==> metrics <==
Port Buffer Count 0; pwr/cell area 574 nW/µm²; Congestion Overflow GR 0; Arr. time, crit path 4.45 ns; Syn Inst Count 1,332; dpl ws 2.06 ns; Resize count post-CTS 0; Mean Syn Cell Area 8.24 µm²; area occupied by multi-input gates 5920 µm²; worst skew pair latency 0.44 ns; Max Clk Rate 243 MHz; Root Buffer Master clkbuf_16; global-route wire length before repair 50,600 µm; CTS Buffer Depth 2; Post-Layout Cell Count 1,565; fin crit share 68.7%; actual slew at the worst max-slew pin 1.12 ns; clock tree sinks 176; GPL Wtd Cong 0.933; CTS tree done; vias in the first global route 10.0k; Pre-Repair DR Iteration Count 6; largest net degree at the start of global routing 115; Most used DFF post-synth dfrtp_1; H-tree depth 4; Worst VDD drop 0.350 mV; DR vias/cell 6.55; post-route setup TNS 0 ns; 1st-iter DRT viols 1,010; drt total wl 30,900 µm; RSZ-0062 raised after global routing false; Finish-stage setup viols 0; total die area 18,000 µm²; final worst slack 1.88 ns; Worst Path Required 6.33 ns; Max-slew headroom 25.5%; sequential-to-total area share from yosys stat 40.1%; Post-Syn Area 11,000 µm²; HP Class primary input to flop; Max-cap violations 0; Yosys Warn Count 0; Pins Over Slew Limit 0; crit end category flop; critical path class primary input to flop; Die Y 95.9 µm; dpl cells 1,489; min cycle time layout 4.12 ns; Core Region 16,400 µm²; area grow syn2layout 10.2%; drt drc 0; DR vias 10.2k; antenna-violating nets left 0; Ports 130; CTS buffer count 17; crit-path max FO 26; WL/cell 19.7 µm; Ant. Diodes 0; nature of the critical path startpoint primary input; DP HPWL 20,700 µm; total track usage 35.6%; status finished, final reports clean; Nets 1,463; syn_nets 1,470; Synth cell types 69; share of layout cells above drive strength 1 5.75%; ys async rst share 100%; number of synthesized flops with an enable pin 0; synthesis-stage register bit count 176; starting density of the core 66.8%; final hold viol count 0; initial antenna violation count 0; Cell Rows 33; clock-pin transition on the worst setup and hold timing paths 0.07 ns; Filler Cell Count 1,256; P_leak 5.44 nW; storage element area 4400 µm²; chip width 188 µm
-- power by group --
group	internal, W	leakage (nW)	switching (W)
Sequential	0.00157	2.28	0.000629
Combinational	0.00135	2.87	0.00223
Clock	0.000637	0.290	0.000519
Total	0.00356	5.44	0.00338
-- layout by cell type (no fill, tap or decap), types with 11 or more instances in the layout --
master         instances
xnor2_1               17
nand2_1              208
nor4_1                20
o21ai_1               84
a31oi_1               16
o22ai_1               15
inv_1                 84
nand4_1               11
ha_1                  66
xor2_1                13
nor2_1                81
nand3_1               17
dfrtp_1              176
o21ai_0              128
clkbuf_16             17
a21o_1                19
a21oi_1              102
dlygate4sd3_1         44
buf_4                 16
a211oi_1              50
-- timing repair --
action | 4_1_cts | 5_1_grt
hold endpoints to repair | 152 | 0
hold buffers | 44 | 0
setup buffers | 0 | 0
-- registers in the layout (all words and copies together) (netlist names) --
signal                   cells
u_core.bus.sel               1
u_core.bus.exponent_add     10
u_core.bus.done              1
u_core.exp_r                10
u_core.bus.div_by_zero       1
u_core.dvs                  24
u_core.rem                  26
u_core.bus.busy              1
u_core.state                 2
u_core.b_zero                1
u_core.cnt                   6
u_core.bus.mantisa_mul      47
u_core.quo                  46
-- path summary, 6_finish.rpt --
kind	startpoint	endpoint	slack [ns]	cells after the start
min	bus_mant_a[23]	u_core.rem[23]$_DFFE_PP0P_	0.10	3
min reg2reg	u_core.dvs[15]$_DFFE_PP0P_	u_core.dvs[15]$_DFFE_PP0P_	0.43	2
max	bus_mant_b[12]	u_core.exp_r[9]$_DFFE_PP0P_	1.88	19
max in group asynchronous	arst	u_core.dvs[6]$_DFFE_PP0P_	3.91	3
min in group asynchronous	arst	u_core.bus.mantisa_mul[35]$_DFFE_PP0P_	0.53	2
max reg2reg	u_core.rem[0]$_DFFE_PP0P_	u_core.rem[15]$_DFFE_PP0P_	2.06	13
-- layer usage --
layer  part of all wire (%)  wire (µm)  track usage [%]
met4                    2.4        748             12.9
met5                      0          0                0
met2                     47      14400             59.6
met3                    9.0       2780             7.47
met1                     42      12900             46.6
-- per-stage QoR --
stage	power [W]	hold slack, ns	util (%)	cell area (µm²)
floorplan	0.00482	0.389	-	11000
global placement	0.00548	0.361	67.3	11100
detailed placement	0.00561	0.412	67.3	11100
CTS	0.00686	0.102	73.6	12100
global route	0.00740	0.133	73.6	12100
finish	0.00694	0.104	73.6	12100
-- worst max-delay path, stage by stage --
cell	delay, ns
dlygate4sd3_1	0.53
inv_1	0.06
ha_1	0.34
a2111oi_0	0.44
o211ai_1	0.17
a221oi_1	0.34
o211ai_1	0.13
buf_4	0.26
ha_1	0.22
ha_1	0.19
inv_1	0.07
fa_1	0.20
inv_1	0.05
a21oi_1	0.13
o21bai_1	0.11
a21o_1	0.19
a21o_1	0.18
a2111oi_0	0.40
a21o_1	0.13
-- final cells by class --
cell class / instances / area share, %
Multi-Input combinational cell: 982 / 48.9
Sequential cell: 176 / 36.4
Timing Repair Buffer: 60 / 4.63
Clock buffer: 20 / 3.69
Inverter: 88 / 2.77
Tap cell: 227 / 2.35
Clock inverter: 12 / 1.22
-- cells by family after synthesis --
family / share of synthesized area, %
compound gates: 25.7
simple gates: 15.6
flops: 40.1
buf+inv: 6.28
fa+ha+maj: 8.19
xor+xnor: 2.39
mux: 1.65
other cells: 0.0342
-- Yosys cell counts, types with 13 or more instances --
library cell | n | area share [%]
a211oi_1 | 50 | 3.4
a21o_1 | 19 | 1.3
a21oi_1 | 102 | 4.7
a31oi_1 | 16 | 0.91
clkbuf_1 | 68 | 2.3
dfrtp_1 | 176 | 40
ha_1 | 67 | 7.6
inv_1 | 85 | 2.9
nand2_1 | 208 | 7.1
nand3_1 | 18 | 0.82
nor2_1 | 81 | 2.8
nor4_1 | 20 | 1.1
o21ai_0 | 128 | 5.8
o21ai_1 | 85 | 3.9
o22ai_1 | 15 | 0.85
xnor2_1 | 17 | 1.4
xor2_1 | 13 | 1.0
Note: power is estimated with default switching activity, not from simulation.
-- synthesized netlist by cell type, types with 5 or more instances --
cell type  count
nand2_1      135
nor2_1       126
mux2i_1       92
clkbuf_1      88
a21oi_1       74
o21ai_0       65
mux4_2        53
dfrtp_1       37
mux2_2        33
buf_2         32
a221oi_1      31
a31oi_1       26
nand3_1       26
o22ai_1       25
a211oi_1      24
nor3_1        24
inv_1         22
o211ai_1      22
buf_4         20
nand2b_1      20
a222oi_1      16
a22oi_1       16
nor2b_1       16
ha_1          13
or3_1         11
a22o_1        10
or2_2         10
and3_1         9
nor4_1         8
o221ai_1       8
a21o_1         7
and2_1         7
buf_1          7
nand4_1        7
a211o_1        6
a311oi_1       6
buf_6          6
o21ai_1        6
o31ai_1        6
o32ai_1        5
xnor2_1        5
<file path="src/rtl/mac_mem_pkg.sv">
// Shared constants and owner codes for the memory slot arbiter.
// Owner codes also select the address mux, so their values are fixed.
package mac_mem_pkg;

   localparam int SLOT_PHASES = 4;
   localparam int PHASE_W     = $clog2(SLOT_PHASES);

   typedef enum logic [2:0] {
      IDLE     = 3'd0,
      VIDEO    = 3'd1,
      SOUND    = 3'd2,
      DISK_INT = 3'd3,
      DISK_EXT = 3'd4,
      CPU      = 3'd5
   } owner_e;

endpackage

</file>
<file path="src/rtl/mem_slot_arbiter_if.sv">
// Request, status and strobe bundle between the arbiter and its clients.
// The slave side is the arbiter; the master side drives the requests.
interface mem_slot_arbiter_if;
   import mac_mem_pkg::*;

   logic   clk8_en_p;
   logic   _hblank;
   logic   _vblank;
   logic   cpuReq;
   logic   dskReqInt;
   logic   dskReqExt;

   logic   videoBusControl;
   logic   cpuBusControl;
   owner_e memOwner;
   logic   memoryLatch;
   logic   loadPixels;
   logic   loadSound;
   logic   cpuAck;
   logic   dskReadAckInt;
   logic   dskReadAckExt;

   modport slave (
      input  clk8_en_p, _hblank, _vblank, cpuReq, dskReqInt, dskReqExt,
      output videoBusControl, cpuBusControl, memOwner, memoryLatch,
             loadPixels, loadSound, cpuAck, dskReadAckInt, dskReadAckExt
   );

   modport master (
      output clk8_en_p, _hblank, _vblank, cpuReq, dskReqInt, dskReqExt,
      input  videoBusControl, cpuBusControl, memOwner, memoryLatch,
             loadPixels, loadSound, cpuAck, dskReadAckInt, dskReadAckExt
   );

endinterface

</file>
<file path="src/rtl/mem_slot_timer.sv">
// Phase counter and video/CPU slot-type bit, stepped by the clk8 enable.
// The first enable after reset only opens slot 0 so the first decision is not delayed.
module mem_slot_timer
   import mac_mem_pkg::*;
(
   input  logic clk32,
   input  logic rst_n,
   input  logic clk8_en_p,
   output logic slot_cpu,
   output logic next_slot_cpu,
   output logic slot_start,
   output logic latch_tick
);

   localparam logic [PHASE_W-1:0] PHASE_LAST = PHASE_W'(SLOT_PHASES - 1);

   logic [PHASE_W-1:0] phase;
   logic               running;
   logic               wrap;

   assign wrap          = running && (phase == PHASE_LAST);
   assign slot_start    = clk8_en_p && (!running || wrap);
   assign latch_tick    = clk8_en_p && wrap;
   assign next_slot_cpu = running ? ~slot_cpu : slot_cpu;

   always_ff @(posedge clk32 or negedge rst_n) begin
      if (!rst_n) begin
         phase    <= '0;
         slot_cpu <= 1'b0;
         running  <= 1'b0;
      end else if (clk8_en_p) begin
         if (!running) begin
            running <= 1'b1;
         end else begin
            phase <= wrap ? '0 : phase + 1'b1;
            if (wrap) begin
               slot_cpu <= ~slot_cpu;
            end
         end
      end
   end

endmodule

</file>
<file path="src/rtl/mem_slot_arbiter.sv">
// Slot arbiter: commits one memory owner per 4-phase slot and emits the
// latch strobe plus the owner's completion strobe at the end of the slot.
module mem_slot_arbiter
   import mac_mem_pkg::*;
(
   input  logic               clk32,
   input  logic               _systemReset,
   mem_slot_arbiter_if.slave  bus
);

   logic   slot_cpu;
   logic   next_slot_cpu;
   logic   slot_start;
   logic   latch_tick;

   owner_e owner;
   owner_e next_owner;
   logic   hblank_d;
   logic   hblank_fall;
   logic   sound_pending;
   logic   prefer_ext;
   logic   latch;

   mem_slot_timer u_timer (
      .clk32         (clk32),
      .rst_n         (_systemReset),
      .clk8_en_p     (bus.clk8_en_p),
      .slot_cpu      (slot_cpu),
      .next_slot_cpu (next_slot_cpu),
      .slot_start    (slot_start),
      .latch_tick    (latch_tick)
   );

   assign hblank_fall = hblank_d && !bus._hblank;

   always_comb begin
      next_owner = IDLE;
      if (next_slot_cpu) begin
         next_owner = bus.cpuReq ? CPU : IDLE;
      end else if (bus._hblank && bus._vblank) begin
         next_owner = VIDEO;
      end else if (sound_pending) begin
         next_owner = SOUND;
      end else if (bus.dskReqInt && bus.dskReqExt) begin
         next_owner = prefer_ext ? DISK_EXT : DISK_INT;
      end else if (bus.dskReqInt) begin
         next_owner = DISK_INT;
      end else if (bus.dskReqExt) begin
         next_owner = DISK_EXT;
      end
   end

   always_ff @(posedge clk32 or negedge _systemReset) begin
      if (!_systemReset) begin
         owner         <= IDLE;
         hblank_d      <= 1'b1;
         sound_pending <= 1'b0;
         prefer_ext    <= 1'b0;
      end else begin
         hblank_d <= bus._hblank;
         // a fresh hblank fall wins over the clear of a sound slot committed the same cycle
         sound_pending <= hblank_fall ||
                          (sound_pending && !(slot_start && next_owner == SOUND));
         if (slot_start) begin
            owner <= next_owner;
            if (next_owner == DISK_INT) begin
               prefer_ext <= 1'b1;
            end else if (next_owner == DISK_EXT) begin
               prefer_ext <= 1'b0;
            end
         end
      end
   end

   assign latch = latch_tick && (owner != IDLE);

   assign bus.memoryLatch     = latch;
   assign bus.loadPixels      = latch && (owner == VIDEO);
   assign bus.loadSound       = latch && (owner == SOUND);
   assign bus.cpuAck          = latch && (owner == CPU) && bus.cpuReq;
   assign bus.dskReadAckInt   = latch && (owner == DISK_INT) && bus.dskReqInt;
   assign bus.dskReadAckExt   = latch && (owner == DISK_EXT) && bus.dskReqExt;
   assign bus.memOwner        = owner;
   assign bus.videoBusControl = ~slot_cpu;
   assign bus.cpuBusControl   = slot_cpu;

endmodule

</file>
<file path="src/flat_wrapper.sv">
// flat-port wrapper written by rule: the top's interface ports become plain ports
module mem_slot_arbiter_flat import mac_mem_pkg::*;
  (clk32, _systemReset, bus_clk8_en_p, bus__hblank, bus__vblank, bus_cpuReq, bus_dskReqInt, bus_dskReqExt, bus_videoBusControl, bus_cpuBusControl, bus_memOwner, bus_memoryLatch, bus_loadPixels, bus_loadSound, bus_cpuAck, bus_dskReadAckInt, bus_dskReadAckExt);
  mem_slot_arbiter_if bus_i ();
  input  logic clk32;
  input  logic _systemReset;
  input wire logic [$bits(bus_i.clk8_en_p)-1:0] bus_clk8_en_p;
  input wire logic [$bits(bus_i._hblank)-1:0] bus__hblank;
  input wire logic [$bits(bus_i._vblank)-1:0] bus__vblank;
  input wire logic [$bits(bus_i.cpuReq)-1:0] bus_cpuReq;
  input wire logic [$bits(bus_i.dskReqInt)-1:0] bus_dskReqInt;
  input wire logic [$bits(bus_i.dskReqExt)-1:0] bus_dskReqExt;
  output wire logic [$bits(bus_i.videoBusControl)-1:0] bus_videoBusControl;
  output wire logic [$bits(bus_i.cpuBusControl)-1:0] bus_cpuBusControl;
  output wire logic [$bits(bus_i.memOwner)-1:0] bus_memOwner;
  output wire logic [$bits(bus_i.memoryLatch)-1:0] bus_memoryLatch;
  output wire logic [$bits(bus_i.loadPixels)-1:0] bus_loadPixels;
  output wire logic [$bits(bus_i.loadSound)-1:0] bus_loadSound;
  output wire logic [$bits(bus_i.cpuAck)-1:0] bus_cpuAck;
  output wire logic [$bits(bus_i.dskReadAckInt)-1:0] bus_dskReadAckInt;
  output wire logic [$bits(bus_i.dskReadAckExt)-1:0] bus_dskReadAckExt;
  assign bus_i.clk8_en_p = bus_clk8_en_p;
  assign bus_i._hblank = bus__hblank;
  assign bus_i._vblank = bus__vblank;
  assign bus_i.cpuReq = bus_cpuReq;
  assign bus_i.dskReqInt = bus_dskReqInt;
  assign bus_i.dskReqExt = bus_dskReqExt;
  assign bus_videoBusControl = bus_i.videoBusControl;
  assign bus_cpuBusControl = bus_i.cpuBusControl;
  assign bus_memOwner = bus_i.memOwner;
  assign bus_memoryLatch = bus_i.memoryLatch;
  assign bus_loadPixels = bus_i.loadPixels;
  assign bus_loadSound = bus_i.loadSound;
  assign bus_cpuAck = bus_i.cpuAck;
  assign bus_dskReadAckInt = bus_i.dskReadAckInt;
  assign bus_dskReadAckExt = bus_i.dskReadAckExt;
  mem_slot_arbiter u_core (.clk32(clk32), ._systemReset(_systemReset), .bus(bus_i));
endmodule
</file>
__________________________________________________
Your answer is only the number of lines in the listing above that include the string "layer".

▸ **Solution for this task**:
2